Un peu plus loin M. Ritter rapproche deux citations sur l’origine des monades, entre lesquelles il veut qu’on fasse un choix. En un endroit, Leibniz les fait venir à l’existence « tout d’un coup » et par création ; en un autre, « par des fulgurations continuelles » de la divinité. — Il y voit le conflit entrer la doctrine de la création et celle de l’émanation. C’est là encore une exagération. Les germes de l’antinomie sont là, mais tout au plus à l’état latent. — Ce qui suit touche de plus près aux racines mêmes du système.

Sous le nom de monades, Leibniz admet l’existence d’une infinité de substances. « Créées ou émanées, dans les deux cas, remarque M. Ritter, ces monades sont dépendantes. » Qu’est-ce que des substances dépendantes, sinon une contradiction dans les termes ? Si la monade est le fond des choses, il ne la faut pas subordonner à un principe suprême, dont elle sortirait par telle ou telle voie. Est-elle une substance ? Ne l’est-elle pas ? — Ici, la contradiction ne me semble pas niable.
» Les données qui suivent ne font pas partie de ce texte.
## src/rtl/burst_arbiter.sv

```systemverilog
// Round-robin arbiter granting one of N requesters a shared port for a whole burst.
// The grant is locked until the granted requester's last beat is accepted; re-arbitration has no bubble.
module burst_arbiter #(
    parameter  int N  = 4,
    localparam int LG = $clog2(N)
) (
    input  logic          i_clk,
    input  logic          i_rst,
    input  logic [N-1:0]  i_req,
    input  logic [N-1:0]  i_last,
    input  logic          i_ack,
    output logic [N-1:0]  o_gnt,
    output logic [LG-1:0] o_gnt_id,
    output logic          o_gnt_valid,
    output logic          o_busy
);

    typedef enum logic {IDLE, BUSY} state_t;

    state_t        state_q, state_d;
    logic [N-1:0]  gnt_q, gnt_d;
    logic [LG-1:0] gnt_id_q, gnt_id_d;
    logic [LG-1:0] ptr_q, ptr_d;
    logic          gnt_valid_q, gnt_valid_d;

    logic          release_beat;
    logic [LG-1:0] arb_ptr;
    logic [N-1:0]  win_oh;
    logic [LG-1:0] win_id;

    function automatic logic [N-1:0] first_set(input logic [N-1:0] v);
        logic [N-1:0] pre;
        pre[0] = v[0];
        for (int i = 1; i < N; i++) begin
            pre[i] = pre[i-1] | v[i];
        end
        return pre & ~{pre[N-2:0], 1'b0};
    endfunction

    function automatic logic [N-1:0] arb(input logic [N-1:0] req, input logic [LG-1:0] ptr);
        logic [N-1:0] mask;
        logic [N-1:0] m;
        for (int i = 0; i < N; i++) begin
            mask[i] = (i > int'(ptr));
        end
        m = req & mask;
        return (m != '0) ? first_set(m) : first_set(req);
    endfunction

    function automatic logic [LG-1:0] encode(input logic [N-1:0] oh);
        logic [LG-1:0] id;
        id = '0;
        for (int i = 0; i < N; i++) begin
            if (oh[i]) id = id | LG'(i);
        end
        return id;
    endfunction

    // A release hands the pointer to the releasing requester before arbitrating,
    // so it drops to lowest priority in the very same cycle.
    assign release_beat = gnt_valid_q & i_ack & i_last[gnt_id_q];
    assign arb_ptr      = release_beat ? gnt_id_q : ptr_q;
    assign win_oh       = arb(i_req, arb_ptr);
    assign win_id       = encode(win_oh);

    always_comb begin
        state_d     = state_q;
        gnt_d       = gnt_q;
        gnt_id_d    = gnt_id_q;
        ptr_d       = ptr_q;
        gnt_valid_d = gnt_valid_q;
        case (state_q)
            IDLE: begin
                if (win_oh != '0) begin
                    gnt_d       = win_oh;
                    gnt_id_d    = win_id;
                    gnt_valid_d = 1'b1;
                    state_d     = BUSY;
                end
            end
            BUSY: begin
                if (release_beat) begin
                    ptr_d = gnt_id_q;
                    if (win_oh != '0) begin
                        gnt_d    = win_oh;
                        gnt_id_d = win_id;
                    end else begin
                        gnt_d       = '0;
                        gnt_id_d    = '0;
                        gnt_valid_d = 1'b0;
                        state_d     = IDLE;
                    end
                end
            end
            default: state_d = IDLE;
        endcase
    end

    always_ff @(posedge i_clk) begin
        if (i_rst) begin
            state_q     <= IDLE;
            gnt_q       <= '0;
            gnt_id_q    <= '0;
            ptr_q       <= LG'(N - 1);
            gnt_valid_q <= 1'b0;
        end else begin
            state_q     <= state_d;
            gnt_q       <= gnt_d;
            gnt_id_q    <= gnt_id_d;
            ptr_q       <= ptr_d;
            gnt_valid_q <= gnt_valid_d;
        end
    end

    assign o_gnt       = gnt_q;
    assign o_gnt_id    = gnt_id_q;
    assign o_gnt_valid = gnt_valid_q;
    assign o_busy      = (state_q == BUSY);

endmodule
```

## config.mk

```make
export PLATFORM = sky130hd
export DESIGN_NAME = burst_arbiter
export DESIGN_NICKNAME = d
export VERILOG_FILES = /design/src/rtl/burst_arbiter.sv
export SDC_FILE = /design/constraint.sdc
export NUM_CORES = 1
export LEC_CHECK = 0
export BUFFER_PORTS_ARGS = -buffer_cell sky130_fd_sc_hd__buf_2
export CORE_ASPECT_RATIO = 1.5
export CORE_MARGIN = 2
export CORE_UTILIZATION = 30
export CTS_BUF_LIST = sky130_fd_sc_hd__clkbuf_8
export DETAILED_ROUTE_END_ITERATION = 10
export GPL_TIMING_DRIVEN = 0
export PLACE_DENSITY = 0.58
export REMOVE_ABC_BUFFERS = 1
export SLEW_MARGIN = 10
export SYNTH_ARGS = -nofsm -noshare
export SYNTH_HDL_FRONTEND = slang
export SYNTH_SLANG_ARGS = --single-unit
```

## constraint.sdc

```tcl
create_clock -name i_clk -period 3.22 [get_ports i_clk]
set_clock_uncertainty 0.2 [all_clocks]
set_input_delay 0 -clock i_clk [delete_from_list [all_inputs] [get_ports i_clk]]
set_output_delay 0 -clock i_clk [all_outputs]
set_load 0.01 [all_outputs]
```

### Yosys cells after proc, flatten, opt, wreduce, memory -nomap -nowiden

Index checks and enable logic that the tools add are counted.

| storage, ports and cells | value |
|---|---|
| memories kept | 0 |
| bits in latches | 0 |
| output and inout port bits | 8 |
| bits in read-only memories | 0 |
| memory bits (writable) | 0 |
| register bits after elaboration | 10 |

| operators by class | value |
|---|---|
| multiplexer cells | 22 |
| magnitude comparators | 4 |
| shift operators | 0 |
| $mul | 0 |
| reduce and logical (&&, ||, !) cells | 4 |
| divide/modulo/power cells | 0 |
| add/subtract/negate cells | 0 |
| equal/unequal tests | 3 |
| bitwise gates (word level) | 14 |

Operator list:

| kind | number |
|---|---|
| 4-bit two-way mux | 4 |
| 4-bit AND | 3 |
| 2-bit two-way mux | 6 |
| 4-bit NOT | 2 |
| 4-bit case mux with 2 select lines | 1 |
| 4-bit nonzero test | 2 |
| 1-bit two-way mux | 7 |
| 1-bit OR | 6 |
| 2-bit greater-than comparator (first input constant) | 2 |
| 2-bit inequality test (second input constant) | 2 |
| 1-bit case mux with 2 select lines | 2 |
| 2-bit case mux with 2 select lines | 1 |
| 2-bit by 3-bit < comparator with 1-bit output (second input constant) | 1 |
| 3-bit AND reduction | 1 |
| 1-bit AND | 2 |
| 1-bit binary-select mux with 2-bit select | 1 |
| 1-bit by 2-bit greater-than comparator with 1-bit output (first input constant) | 1 |
| 2-bit by 1-bit inequality test with 1-bit output (second input constant) | 1 |
| 2-bit AND reduction | 1 |
| 1-bit NOT | 1 |

### Logic depth before layout (Yosys ltp)

Gate-level depths: netlist of run 1.

| depth | value |
|---|---|
| depth after elaboration | 17 |
| gate-level depth with buffers | 9 |
| gate-level depth less buffers | 7 |

### Worst setup path before layout of run 1

OpenSTA, ideal clock, no wires.

| timing path | value |
|---|---|
| kind | reg2reg |
| start | reg gnt_id_q[0], in the netlist o_gnt_id[0] |
| end | reg gnt_q[3], in the netlist o_gnt[3] |
| cell stages (with the launch flop) | 9 |
| data arrival time | 2.223 ns |
| required time | 2.888 ns |
| path buffers | 1 |
| setup slack | 0.665 ns |
| setup time | 0.132 ns |
| period minus slack after synthesis | 2.555 ns |
| path through | dfxtp_1 > buf_6 > mux2_4 > o32a_1 > and4_4 > o41ai_4 > nor3_1 > a211oi_1 > nor3_1 |

| on the way | value |
|---|---|
| longest elaborated chain between the ends | 15 |
| elaborated cells between the ends (all ways) | 23 |
| classes of those cells | order compare: 3; eq/ne: 2; mux: 8; bitwise: 7; reduce/logical: 3 |

RTL lines:

| what | line | text |
|---|---|---|
| start: declaration | 22 | `logic [LG-1:0] gnt_id_q, gnt_id_d;` |
| start signal: assignment | 109 | `gnt_id_q <= gnt_id_d;` |
| 1-bit binary-select mux with 2-bit select | 61 | `assign release_beat = gnt_valid_q & i_ack & i_last[gnt_id_q];` |
| 1-bit two-way mux (implied by the code) | 61 |  |
| 1-bit AND | 61 |  |
| 2-bit two-way mux | - |  |
| 1-bit by 2-bit greater-than comparator with 1-bit output | 44 | `mask[i] = (i > int'(ptr));` |
| 4-bit AND | 46 | `m = req & mask;` |
| 1-bit OR (2 in series) | 35 | `pre[i] = pre[i-1] \| v[i];` |
| 1-bit OR or 4-bit NOT (tied branches) | 35, 37 |  |
| 4-bit AND | 37 | `return pre & ~{pre[N-2:0], 1'b0};` |
| 4-bit two-way mux | 47 | `return (m != '0) ? first_set(m) : first_set(req);` |
| 4-bit nonzero test | 74, 84 |  |
| 4-bit two-way mux | 84 | `if (win_oh != '0) begin` |
| 4-bit two-way mux | 82 | `if (release_beat) begin` |
| 4-bit case mux with 2 select lines | 72 | `case (state_q)` |
| end signal: assignment | 108 | `gnt_q <= gnt_d;` |
| end: declaration | 21 | `logic [N-1:0] gnt_q, gnt_d;` |

Several ways; a longest one is shown, not always the timed one. The select of a mux whose other input is x is not followed.
A chain may end at the register's enable or synchronous reset.

### Final worst setup path of run 1

Same ends and word-level chain as after synthesis.
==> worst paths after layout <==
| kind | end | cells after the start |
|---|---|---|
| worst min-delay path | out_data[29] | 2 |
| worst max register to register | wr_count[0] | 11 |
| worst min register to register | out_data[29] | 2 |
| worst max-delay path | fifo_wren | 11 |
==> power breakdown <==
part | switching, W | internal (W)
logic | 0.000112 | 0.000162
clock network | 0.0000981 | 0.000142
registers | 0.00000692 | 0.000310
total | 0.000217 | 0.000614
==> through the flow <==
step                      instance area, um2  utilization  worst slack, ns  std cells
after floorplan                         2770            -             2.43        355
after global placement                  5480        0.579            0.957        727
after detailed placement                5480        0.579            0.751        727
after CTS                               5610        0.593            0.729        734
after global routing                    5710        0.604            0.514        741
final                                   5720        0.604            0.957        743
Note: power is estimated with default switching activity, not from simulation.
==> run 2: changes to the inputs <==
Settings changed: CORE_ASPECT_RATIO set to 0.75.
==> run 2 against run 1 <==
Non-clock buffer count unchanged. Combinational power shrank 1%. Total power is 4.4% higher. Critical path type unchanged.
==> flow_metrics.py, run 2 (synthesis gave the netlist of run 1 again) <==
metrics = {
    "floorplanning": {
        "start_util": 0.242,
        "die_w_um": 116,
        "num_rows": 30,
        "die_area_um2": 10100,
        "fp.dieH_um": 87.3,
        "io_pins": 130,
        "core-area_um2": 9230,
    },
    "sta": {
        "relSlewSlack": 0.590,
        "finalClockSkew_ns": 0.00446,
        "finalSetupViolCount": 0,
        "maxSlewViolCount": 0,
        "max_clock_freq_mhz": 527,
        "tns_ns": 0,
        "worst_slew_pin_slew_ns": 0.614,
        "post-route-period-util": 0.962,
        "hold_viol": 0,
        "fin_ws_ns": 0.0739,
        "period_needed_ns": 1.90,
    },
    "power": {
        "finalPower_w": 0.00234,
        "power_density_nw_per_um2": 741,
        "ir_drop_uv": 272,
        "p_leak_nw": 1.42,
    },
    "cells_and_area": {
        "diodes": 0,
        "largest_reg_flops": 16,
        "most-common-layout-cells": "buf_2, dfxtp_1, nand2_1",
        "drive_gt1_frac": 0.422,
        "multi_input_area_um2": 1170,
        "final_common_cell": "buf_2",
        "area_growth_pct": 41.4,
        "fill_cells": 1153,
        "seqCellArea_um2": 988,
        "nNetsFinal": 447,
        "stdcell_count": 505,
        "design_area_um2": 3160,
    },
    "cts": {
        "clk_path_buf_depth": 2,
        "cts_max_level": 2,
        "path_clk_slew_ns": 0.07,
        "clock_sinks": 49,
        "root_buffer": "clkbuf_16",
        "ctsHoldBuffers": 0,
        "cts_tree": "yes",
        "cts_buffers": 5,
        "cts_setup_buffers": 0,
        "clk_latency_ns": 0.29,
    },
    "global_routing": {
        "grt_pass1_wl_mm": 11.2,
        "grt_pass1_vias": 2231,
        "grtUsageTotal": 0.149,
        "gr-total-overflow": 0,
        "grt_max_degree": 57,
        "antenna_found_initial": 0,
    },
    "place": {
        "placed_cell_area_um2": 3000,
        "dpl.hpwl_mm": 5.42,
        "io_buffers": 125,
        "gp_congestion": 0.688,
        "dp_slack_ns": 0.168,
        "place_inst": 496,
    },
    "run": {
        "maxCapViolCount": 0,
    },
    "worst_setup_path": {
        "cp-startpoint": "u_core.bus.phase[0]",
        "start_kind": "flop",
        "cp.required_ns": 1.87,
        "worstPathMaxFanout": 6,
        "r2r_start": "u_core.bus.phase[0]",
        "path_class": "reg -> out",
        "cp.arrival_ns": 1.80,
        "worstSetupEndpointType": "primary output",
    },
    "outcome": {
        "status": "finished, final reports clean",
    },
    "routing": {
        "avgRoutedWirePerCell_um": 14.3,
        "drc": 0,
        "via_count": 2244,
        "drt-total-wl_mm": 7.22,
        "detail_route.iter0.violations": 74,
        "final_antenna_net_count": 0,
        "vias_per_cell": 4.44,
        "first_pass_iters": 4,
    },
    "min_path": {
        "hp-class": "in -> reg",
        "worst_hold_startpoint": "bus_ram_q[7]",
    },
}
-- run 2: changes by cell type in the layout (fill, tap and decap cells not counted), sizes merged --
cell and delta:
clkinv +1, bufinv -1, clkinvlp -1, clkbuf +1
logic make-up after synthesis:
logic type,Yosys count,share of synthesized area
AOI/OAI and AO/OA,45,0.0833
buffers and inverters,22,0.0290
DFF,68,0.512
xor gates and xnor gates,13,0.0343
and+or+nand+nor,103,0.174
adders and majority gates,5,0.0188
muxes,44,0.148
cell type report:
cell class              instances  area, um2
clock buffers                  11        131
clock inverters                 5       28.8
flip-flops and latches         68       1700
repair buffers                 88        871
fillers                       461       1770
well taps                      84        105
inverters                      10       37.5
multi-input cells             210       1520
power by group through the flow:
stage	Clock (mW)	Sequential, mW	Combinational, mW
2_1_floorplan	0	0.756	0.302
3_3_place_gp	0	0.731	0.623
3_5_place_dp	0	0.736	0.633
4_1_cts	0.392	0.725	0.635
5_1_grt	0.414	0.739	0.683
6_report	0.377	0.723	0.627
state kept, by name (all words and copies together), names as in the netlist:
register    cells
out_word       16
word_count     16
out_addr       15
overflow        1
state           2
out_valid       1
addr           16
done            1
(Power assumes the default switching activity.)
Est-ce l’atomisme monadique qui se trouve cousu à la métaphysique traditionnelle ? est-ce celle-ci qui forme l’appendice de la monadologie ? Grosse question, sur laquelle il fallait chercher à faire la lumière et ne point passer si rapidement.

« Chaque monade, dit encore M. Ritter, réfléchit toutes les autres. La monade A reverbère la monade B, ei B reverbère la monade A. A reverbère donc A en tant que B le réfléchit. Mais cet A, réfléchi en A par l’intermédiaire de B, réfléchit lui-même à son tour B, lequel reproduit de son côté À réfléchi en B, et ainsi de suite à l’infini. La question est, en conséquence, de savoir si nous pouvons dire des monades non corporelles qu’elles réfléchissent les autres. » J’avoue ne pas bien saisir l’objection, Ces « réfléchissements » à la façon de deux miroirs placés l’un en face de l’autre, dépendront sans doute de la qualité des monades en jeu. Qu’est-ce d’ailleurs, cette connaissance qu’ont les monades réciproquement l’une de l’autre, que la théorie du microcosme ? N’étant toutes que des abrégés plus ou moins distincts de l’ensemble du monde, du moment où elles se connaissent elles-mêmes, elles connaissent toutes leurs sœurs. Je ne vois pas pourquoi l’auteur fait intervenir ici la distinction entre les monades corporelles et incorporelles.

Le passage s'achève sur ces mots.